--- Dataset extract ---
################

**config.mk**
```make
export PLATFORM = sky130hd
export DESIGN_NAME = mac_datapath
export DESIGN_NICKNAME = d
export VERILOG_FILES = /design/src/rtl/mac_pkg.sv /design/src/rtl/mac_operand_mem.sv /design/src/rtl/mac_datapath.sv
export SDC_FILE = /design/constraint.sdc
export NUM_CORES = 1
export LEC_CHECK = 0
export ABC_CLOCK_PERIOD_IN_PS = 5100
export BUFFER_PORTS_ARGS = -buffer_cell sky130_fd_sc_hd__buf_2
export CAP_MARGIN = 20
export CORE_ASPECT_RATIO = 1.25
export CORE_MARGIN = 5
export CORE_UTILIZATION = 61
export CTS_CLUSTER_DIAMETER = 200
export DETAILED_ROUTE_END_ITERATION = 8
export GPL_ROUTABILITY_DRIVEN = 0
export GPL_TIMING_DRIVEN = 0
export PLACE_DENSITY_LB_ADDON = 0.15
export SLEW_MARGIN = 20
export SYNTH_ARGS = -nofsm -noshare
export SYNTH_HDL_FRONTEND = slang
export SYNTH_SLANG_ARGS = --single-unit
```
**constraint.sdc**
```tcl
create_clock -name clk -period 5.1 [get_ports clk]
set_input_delay 0.765 -clock clk [delete_from_list [all_inputs] [get_ports clk]]
set_output_delay 0.765 -clock clk [all_outputs]
set_load 0.01 [all_outputs]
```
**src/rtl/mac_pkg.sv**
```systemverilog
// mac_pkg: shared widths, derivation helpers and controller state encoding for the MAC unit
package mac_pkg;
   localparam int DW_DEF = 8;
   localparam int N_DEF  = 4;
   function automatic int calc_aw(input int n);
      return (n > 1) ? $clog2(n) : 1;
   endfunction
   function automatic int calc_accw(input int dw, input int n);
      return 2 * dw + $clog2(n);
   endfunction
   typedef enum logic [2:0] {
      S_IDLE, S_LD_AB, S_WAIT_AB, S_LD_M, S_WAIT_M, S_LD_ACC, S_WAIT_ACC, S_DONE
   } mac_state_e;
endpackage

```
**src/rtl/mac_operand_mem.sv**
```systemverilog
// mac_operand_mem: two-bank N x DW operand store, one write port, combinational read by element index
module mac_operand_mem import mac_pkg::*; #(
   parameter int DW = DW_DEF,
   parameter int N  = N_DEF,
   parameter int AW = calc_aw(N)
) (
   input  logic          clk,
   input  logic          wr_en_i,
   input  logic [AW-1:0] wr_addr_i,
   input  logic [DW-1:0] wr_a_i,
   input  logic [DW-1:0] wr_b_i,
   input  logic [AW:0]   rd_addr_i,
   output logic [DW-1:0] rd_a_o,
   output logic [DW-1:0] rd_b_o
);
   localparam logic [AW:0] NV = (AW + 1)'(N);
   logic [DW-1:0] mem_a_q [N];
   logic [DW-1:0] mem_b_q [N];
   // host writes land at the edge; indices beyond the store are dropped
   always_ff @(posedge clk) begin
      if (wr_en_i && ({1'b0, wr_addr_i} < NV)) begin
         mem_a_q[wr_addr_i] <= wr_a_i;
         mem_b_q[wr_addr_i] <= wr_b_i;
      end
   end
   assign rd_a_o = (rd_addr_i < NV) ? mem_a_q[rd_addr_i[AW-1:0]] : '0;
   assign rd_b_o = (rd_addr_i < NV) ? mem_b_q[rd_addr_i[AW-1:0]] : '0;
endmodule

```
**src/rtl/mac_datapath.sv**
```systemverilog
// mac_datapath: operand/product/accumulator/result registers and element counter for the MAC unit
module mac_datapath import mac_pkg::*; #(
   parameter int DW   = DW_DEF,
   parameter int N    = N_DEF,
   parameter int AW   = calc_aw(N),
   parameter int ACCW = calc_accw(DW, N)
) (
   input  logic            clk,
   input  logic            rst,
   input  logic            wr_en,
   input  logic [AW-1:0]   wr_addr,
   input  logic [DW-1:0]   wr_a,
   input  logic [DW-1:0]   wr_b,
   input  logic            ld_a,
   input  logic            ld_b,
   input  logic            ld_m,
   input  logic            ld_acc,
   input  logic            ld_out,
   input  logic            count_enb,
   input  logic            count_reset,
   output logic            CMP,
   output logic [ACCW-1:0] result,
   output logic [AW:0]     count
);
   localparam logic [AW:0] NV = (AW + 1)'(N);
   logic [AW:0]     cnt_q, cnt_d;
   logic [DW-1:0]   a_q, a_d, b_q, b_d, rd_a, rd_b;
   logic [2*DW-1:0] m_q, m_d;
   logic [ACCW-1:0] acc_q, acc_d, result_q, result_d;
   mac_operand_mem #(.DW(DW), .N(N), .AW(AW)) u_mem (
      .clk       (clk),
      .wr_en_i   (wr_en),
      .wr_addr_i (wr_addr),
      .wr_a_i    (wr_a),
      .wr_b_i    (wr_b),
      .rd_addr_i (cnt_q),
      .rd_a_o    (rd_a),
      .rd_b_o    (rd_b)
   );
   // count_reset wins over both count_enb and ld_acc; the read uses the pre-increment count
   always_comb begin
      cnt_d    = count_reset ? '0 : (count_enb && cnt_q < NV) ? cnt_q + 1'b1 : cnt_q;
      a_d      = ld_a ? rd_a : a_q;
      b_d      = ld_b ? rd_b : b_q;
      m_d      = ld_m ? {{DW{1'b0}}, a_q} * {{DW{1'b0}}, b_q} : m_q;
      acc_d    = count_reset ? '0 : ld_acc ? acc_q + ACCW'(m_q) : acc_q;
      result_d = ld_out ? acc_q : result_q;
   end
   // state registers; the operand store deliberately survives reset
   always_ff @(posedge clk) begin
      if (rst) begin
         cnt_q    <= '0;
         a_q      <= '0;
         b_q      <= '0;
         m_q      <= '0;
         acc_q    <= '0;
         result_q <= '0;
      end else begin
         cnt_q    <= cnt_d;
         a_q      <= a_d;
         b_q      <= b_d;
         m_q      <= m_d;
         acc_q    <= acc_d;
         result_q <= result_d;
      end
   end
   assign CMP    = cnt_q < NV;
   assign result = result_q;
   assign count  = cnt_q;
endmodule
```
==> results of run 1 <==
[stage by stage]
| step | utilization [%] | total power [uW] | cells | hold WS (ps) |
|---|---|---|---|---|
| after CTS | 70.3 | 2720 | 949 | 474 |
| after floorplan | - | 1390 | 701 | 432 |
| after global placement | 65.3 | 1450 | 915 | 454 |
| after global routing | 70.3 | 2820 | 949 | 517 |
| after detailed placement | 65.5 | 1460 | 917 | 465 |
| final | 70.3 | 2710 | 949 | 471 |
[per-layer routing]
metal | vias to the layer above | wire [um]
met3 | 33 | 557
met4 | 0 | 427
met1 | 2584 | 6150
met2 | 114 | 8680
li1 | 2591 | -
met5 | - | 0
[power groups by stage]
stage / Sequential (uW) / Clock (uW) / Combinational (uW)
3_5_place_dp: 1250 / 0 / 213
5_1_grt: 1230 / 1350 / 240
2_1_floorplan: 1240 / 0 / 155
3_3_place_gp: 1250 / 0 / 203
4_1_cts: 1230 / 1280 / 215
6_report: 1230 / 1270 / 213
[worst max path at each step]
stage | start | end | slack (ps) | cells after the start
finish | b_q[7]$_SDFFE_PP0P_ | m_q[11]$_SDFFE_PP0P_ | 630 | 15
global route | b_q[7]$_SDFFE_PP0P_ | m_q[11]$_SDFFE_PP0P_ | 440 | 15
CTS | b_q[7]$_SDFFE_PP0P_ | m_q[11]$_SDFFE_PP0P_ | 640 | 15
detailed placement | b_q[7]$_SDFFE_PP0P_ | m_q[11]$_SDFFE_PP0P_ | 660 | 15
global placement | b_q[7]$_SDFFE_PP0P_ | m_q[11]$_SDFFE_PP0P_ | 780 | 15
floorplan | a_q[0]$_SDFFE_PP0P_ | m_q[11]$_SDFFE_PP0P_ | 1130 | 15
[worst min-delay path, cell delays in order (launching register included)]
cell and delay (ps):
dfxtp_1 330, nand2_1 50, o21ai_1 50
[layout make-up]
cell class | instances | area (um2)
fillers | 935 | 3740
well taps | 168 | 210
multi-input cells | 492 | 4130
clock buffers | 20 | 447
flip-flops and latches | 137 | 3380
clock inverters | 12 | 163
repair buffers | 48 | 249
inverters | 51 | 191
plain buffers | 21 | 88.8
[synthesized netlist by cell type, types with 7 or more instances]
cell	n	share of area (%)
inv_1	50	2.4
ha_1	53	8.5
a211oi_1	7	0.68
a21oi_1	40	2.6
xnor2_1	10	1.1
o21ai_0	7	0.45
and2_1	47	3.8
mux4_2	16	4.6
xor2_1	10	1.1
mux2i_1	33	4.2
fa_1	37	9.5
nor2b_1	22	1.8
dfxtp_1	73	19
a21o_1	13	1.3
clkbuf_1	13	0.63
edfxtp_1	64	25
nand2_1	46	2.2
nor2_1	72	3.5
nand3_1	8	0.51
[registers in the layout, indices dropped and copies added (netlist names), named ones only]
signal	count
u_mem.mem_a_q	32
acc_q	18
count	3
u_mem.mem_b_q	32
m_q	16
a_q	8
result	18
b_q	8
[cell families after synthesis]
kind of cell,after synthesis,share of synthesized area [%]
adders and majority gates,90,18.0
xor gates and xnor gates,20,2.25
muxes,50,9.06
AOI/OAI and AO/OA,109,9.58
and+or+nand+nor,223,14.0
DFF,137,43.5
buffers and inverters,72,3.60
==> results.tsv, run 1 <==
stage	metric	value	unit
grt	gr ovfl total	0	
final_layout	most frequent cells in the layout	dfxtp_1 (73), nor2_1 (71), edfxtp_1 (64), ha_1 (53), buf_2 (51)	
hold_path	WHS Path Cells	2	
die	I/O pin count	50	
hold_path	worst hold path endpoint	acc_q[11]$_SDFFE_PP0P_	
synth	ys flop type	dfxtp_1	
setup_path	Worst path slowest cell	fa_1	
die	initial cell density of the core	61.8	%
sta	Fmax	223	MHz
clock_tree	Setup Buffers After CTS	0	
flow_run	max-cap violation count	0	
setup_path	r2r endpoint	m_q[11]$_SDFFE_PP0P_	
outcome	outcome	finished clean	
clock_tree	root buffer cell	clkbuf_16	
synth	Mapped Cells	701	
synth	Synthesized Nets	819	
setup_path	r2r startpoint	b_q[7]$_SDFFE_PP0P_	
clock_tree	clk buf depth	2	
routing	DR pass1 iterations	4	
sta	Total Neg Setup Slack	0	ps
synth	Mapped Area	7780	um2
placement	pre-CTS setup slack	664	ps
sta	Final Skew	7.82	ps
hold_path	worst min-delay path category	register to register	
routing	Routed WL	15800	um
placement	IO Port Bufs	46	
power_and_ir_drop	Combinational Power Share	7.9	%
routing	vias post-DR	5322	
power_and_ir_drop	Clk network pwr share	46.8	%
routing	DRC viols	0	
clock_tree	H-tree levels	4	
final_layout	most common cell after layout, fill and taps aside	dfxtp_1	
setup_path	crit-path max cell delay	550	ps
sta	hold violation count in the final report	0	
final_layout	Antenna Cells	0	
synth	Synth async-reset ratio	0	%
die	Core Region	12600	um2
die	die height	136	um
clock_tree	CTS buffer count	17	
final_layout	Area growth, synth to finish	13.8	%
sta	setup ws final	625	ps
grt	largest net degree at the start of global routing	17	
grt	met1 usage	23.4	%
clock_tree	Worst-path clk slew	60	ps
setup_path	most used cell, CP	fa_1	
grt	Total GRT Usage	22.1	%
sta	count of final setup violators	0	
grt	first-pass GRT wire length	26500	um
synth	number of synthesized flops with an enable pin	64	
hold_path	Hold Path Origin	acc_q[11]$_SDFFE_PP0P_	
setup_path	crit path DAT	4740	ps
setup_path	critical path launch point type	register	
die	row cnt	46	
sta	setup repair after global routing missed its margin	no	
clock_tree	CTS resizes	0	
die	Die ar.	15100	um2
routing	Final ANT Viol Nets	0	
grt	vias in the first global route	5635	
synth	distinct cell type count after synthesis	56	
clock_tree	Worst-Skew Late Latency	420	ps
setup_path	WP buf/inv	3	
sta	Slew Limit Fails	0	
setup_path	critical path class	register to register	
clock_tree	Num Clock Sinks	137	
clock_tree	CTS tree	yes	
placement	Area after DPL	8250	um2
setup_path	Worst Setup End Kind	register	
synth	Seq/Total Area, Yosys	43.5	%
synth	YS warnings	0	
clock_tree	hold buffers post-CTS	0	
power_and_ir_drop	P per Cell Area	305	nW/um2
final_layout	Final #Nets	886	
routing	drt first-iter violations	246	
power_and_ir_drop	P_sw	633	uW
grt	initial antenna violation count	0	
power_and_ir_drop	Reg power frac	45.3	%
power_and_ir_drop	switching share of power	23.4	%
routing	drt wl/cell	16.7	um
routing	via/cell ratio	5.61	
die	Die Wd	111	um
setup_path	flop-to-flop setup slack	630	ps
power_and_ir_drop	Pint	2070	uW
power_and_ir_drop	Leakage	0.00394	uW
power_and_ir_drop	Max VDD drop	429	uV
setup_path	cell breakdown of the critical path	nand2_1, fa_1, fa_1, inv_1, fa_1, inv_1, fa_1, inv_1, ha_1, o21a_1, o31a_1, o21ai_2, nand2b_1, a311oi_1, o32ai_1	
sta	measured slew at the worst slew-check pin	860	ps
sta	max_slew headroom	42.6	%
sta	fin crit share	87.7	%
final_layout	share of cells above drive strength 1	14.6	%
setup_path	Crit path required time	5370	ps
sta	Tmin final	4470	ps
synth	Avg Cell Area, Syn	11.1	um2
setup_path	Max FO, Critical Path	9	
placement	dpl hpwl	11800	um
setup_path	r2r worst-path depth	15	
grt	global routing usage on met3	4.59	%
grt	most used routing layer in global routing	met2	
setup_path	Top delay family on crit path	adder cells	
final_layout	Final Instance Area	8860	um2
grt	GR Util met2	42.6	%
synth	flops & latches, synth	137	
Power figures use the tool's default switching activity.
==> inputs of run 2 (changes only) <==
--- a/config.mk
+++ b/config.mk
@@ -5,12 +5,14 @@
 export SDC_FILE = /design/constraint.sdc
 export NUM_CORES = 1
 export LEC_CHECK = 0
+export ABC_AREA = 1
 export ABC_CLOCK_PERIOD_IN_PS = 5100
 export BUFFER_PORTS_ARGS = -buffer_cell sky130_fd_sc_hd__buf_2
 export CAP_MARGIN = 20
 export CORE_ASPECT_RATIO = 1.25
 export CORE_MARGIN = 5
-export CORE_UTILIZATION = 61
+export CORE_UTILIZATION = 64
+export CTS_BUF_LIST = sky130_fd_sc_hd__clkbuf_4
 export CTS_CLUSTER_DIAMETER = 200
 export DETAILED_ROUTE_END_ITERATION = 8
 export GPL_ROUTABILITY_DRIVEN = 0
==> run 2 against run 1 <==
Clock-buffer cell count down 1. Register-to-register slack about the same. Synthesized cell count up 44%. Total power shrank 19%. Global-route usage increased by 1.3 points. Via count is 23% higher.
==> results.tsv, run 2 <==
stage	metric	value	unit
outcome	outcome	finished clean	
synth	area leader, netlist	edfxtp_1	
routing	drt first-iter violations	402	
setup_path	r2r worst-path depth	20	
sta	Total Neg Setup Slack	0	ps
synth	flops & latches, synth	137	
final_layout	Final #Nets	1200	
setup_path	flop-to-flop setup slack	620	ps
synth	number of synthesized flops with an enable pin	64	
synth	Mapped Area	8190	um2
final_layout	Antenna Cells	0	
hold_path	Hold Path Origin	wr_a[6]	
synth	Avg Cell Area, Syn	8.11	um2
setup_path	critical path class	register to register	
clock_tree	clk buf depth	2	
synth	Mapped Cells	1010	
routing	drt wl/cell	13.3	um
setup_path	crit path DAT	4920	ps
clock_tree	CTS buffer count	17	
synth	ys flop type	dfxtp_1	
setup_path	r2r startpoint	a_q[0]$_SDFFE_PP0P_	
sta	hold violation count in the final report	0	
die	initial cell density of the core	65.0	%
clock_tree	CTS tree	yes	
sta	max_slew headroom	47.2	%
synth	Synth async-reset ratio	0	%
synth	synth top area cells	edfxtp_1 (23%), dfxtp_1 (18%), nand2_1 (9.8%), fa_1 (9.0%), ha_1 (8.1%)	
clock_tree	Num Clock Sinks	137	
die	die height	137	um
setup_path	Worst path slowest cell	fa_1	
final_layout	Area growth, synth to finish	9.34	%
clock_tree	CTS resizes	0	
placement	IO Port Bufs	49	
clock_tree	Worst-path clk slew	120	ps
final_layout	most common cell after layout, fill and taps aside	nand2_1	
routing	vias post-DR	6564	
grt	gr ovfl total	0	
die	Core Region	12600	um2
synth	Synthesized Nets	1128	
sta	measured slew at the worst slew-check pin	788	ps
sta	setup repair after global routing missed its margin	no	
routing	via/cell ratio	5.20	
sta	Final Skew	22.1	ps
setup_path	r2r endpoint	m_q[14]$_SDFFE_PP0P_	
clock_tree	hold buffers post-CTS	0	
clock_tree	Worst-Skew Late Latency	530	ps
setup_path	crit-path max cell delay	540	ps
flow_run	max-cap violation count	0	
die	row cnt	46	
setup_path	Crit path required time	5540	ps
die	Die ar.	15200	um2
hold_path	worst min-delay path category	primary input to register	
synth	YS warnings	0	
power_and_ir_drop	P per Cell Area	246	nW/um2
die	I/O pin count	50	
grt	initial antenna violation count	0	
grt	first-pass GRT wire length	28700	um
sta	Fmax	223	MHz
sta	Tmin final	4480	ps
final_layout	Final Instance Area	8960	um2
die	Die Wd	111	um
synth	Seq/Total Area, Yosys	41.3	%
setup_path	most used cell, CP	nand2_1	
synth	most frequent cell after synthesis	nand2_1	
placement	Area after DPL	8700	um2
grt	largest net degree at the start of global routing	17	
synth	Synth top area share	23.5	%
setup_path	critical path launch point type	register	
routing	DRC viols	0	
routing	DR pass1 iterations	5	
synth	distinct cell type count after synthesis	33	
hold_path	WHS Path Cells	1	
sta	fin crit share	87.8	%
grt	Total GRT Usage	23.4	%
final_layout	most frequent cells in the layout	nand2_1 (214), inv_1 (170), nor2_1 (147), dfxtp_1 (73), edfxtp_1 (64)	
clock_tree	root buffer cell	clkbuf_4	
grt	vias in the first global route	6392	
power_and_ir_drop	Max VDD drop	315	uV
final_layout	fill count	1058	
routing	Final ANT Viol Nets	0	
clock_tree	H-tree levels	4	
sta	Slew Limit Fails	0	
final_layout	top flop regs	u_mem.mem_a_q x32, u_mem.mem_b_q x32	
setup_path	cell breakdown of the critical path	clkbuf_1, nand2_1, fa_1, fa_1, inv_1, fa_1, inv_1, fa_1, inv_1, ha_1, a21oi_1, nor2_1, nor2_1, nand2_1, nand2_1, nand2_1, nand2_1, nand3_1, nand2_1, inv_1	
setup_path	Max FO, Critical Path	9	
setup_path	Worst Setup End Kind	register	
final_layout	share of cells above drive strength 1	10.8	%
power_and_ir_drop	Leakage	0.00470	uW
clock_tree	Setup Buffers After CTS	0	
sta	count of final setup violators	0	
synth	leading post-synthesis cells by instance count	nand2_1 (214), inv_1 (170), nor2_1 (147), dfxtp_1 (73), edfxtp_1 (64)	
placement	dpl hpwl	13100	um
routing	Routed WL	16800	um
hold_path	worst hold path endpoint	u_mem.mem_a_q[2][6]$_DFFE_PP_	
## run 2: cell type report
class,instances,area (um2),area share (%)
Buffer,40,185,2.07
Clock buffer,19,143,1.59
Clock inverter,13,118,1.31
Inverter,179,678,7.57
Multi-Input combinational cell,654,3970,44.3
Sequential cell,137,3380,37.8
Tap cell,168,210,2.35
Timing Repair Buffer,53,275,3.07
## run 2: power breakdown
part           leakage [uW]  internal (uW)  total [uW]  switching, uW
Clock              0.000144            257         659            402
Combinational       0.00336            110         314            204
Sequential          0.00119           1210        1230           23.3
Total               0.00470           1570        2200            629
## run 2: worst max-delay path by stage
stage	depth (start not counted)	slack, ps	to	startpoint
floorplan	17	1100	m_q[10]$_SDFFE_PP0P_	a_q[0]$_SDFFE_PP0P_
global placement	20	680	m_q[14]$_SDFFE_PP0P_	a_q[0]$_SDFFE_PP0P_
detailed placement	20	650	m_q[14]$_SDFFE_PP0P_	a_q[0]$_SDFFE_PP0P_
CTS	20	650	m_q[14]$_SDFFE_PP0P_	a_q[0]$_SDFFE_PP0P_
global route	20	290	m_q[14]$_SDFFE_PP0P_	a_q[0]$_SDFFE_PP0P_
finish	20	620	m_q[14]$_SDFFE_PP0P_	a_q[0]$_SDFFE_PP0P_
## run 2: worst max-delay path, delay by kind of cell, from the launching register on
| family | cells | cell delay, ps |
|---|---|---|
| adders and majority gates | 5 | 2480 |
| DFF | 1 | 320 |
| buffers and inverters | 5 | 640 |
| AOI/OAI and AO/OA | 1 | 210 |
| and+or+nand+nor | 9 | 720 |
## run 2: through the flow
| stage | worst slack [ps] | instances | util, % | hold WS [ps] | power (uW) |
|---|---|---|---|---|---|
| final | 620 | 1263 | 71.1 | 441 | 2200 |
| after global routing | 291 | 1263 | 71.1 | 386 | 2320 |
| after CTS | 648 | 1263 | 71.1 | 396 | 2220 |
| after detailed placement | 646 | 1231 | 69.0 | 476 | 1570 |
| after global placement | 683 | 1227 | 68.6 | 470 | 1560 |
| after floorplan | 1100 | 1010 | - | 451 | 1470 |
## run 2: kinds of logic (layout without fill, tap and decap cells)
group	after synthesis	after routing	synth area share, %
AOI/OAI and AO/OA	136	136	9.47
DFF	137	137	41.3
xor gates and xnor gates	16	16	1.71
and+or+nand+nor	412	412	19.9
adders and majority gates	90	90	17.1
buffers and inverters	219	304	10.5
## run 2: metal layers
| metal | global-route usage [%] | wire [um] | vias up |
|---|---|---|---|
| li1 | - | - | 3334 |
| met1 | 26.5 | 6810 | 3069 |
| met2 | 44.3 | 8900 | 132 |
| met3 | 4.02 | 697 | 29 |
| met4 | 8.52 | 375 | 0 |
| met5 | 0 | 0 | - |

################

--- Problem details ---
Which lines contain "inverters"? Copy each of them from the listing.

--- Response area ---
clock inverters | 12 | 163
inverters | 51 | 191
buffers and inverters,72,3.60
| buffers and inverters | 5 | 640 |
buffers and inverters	219	304	10.5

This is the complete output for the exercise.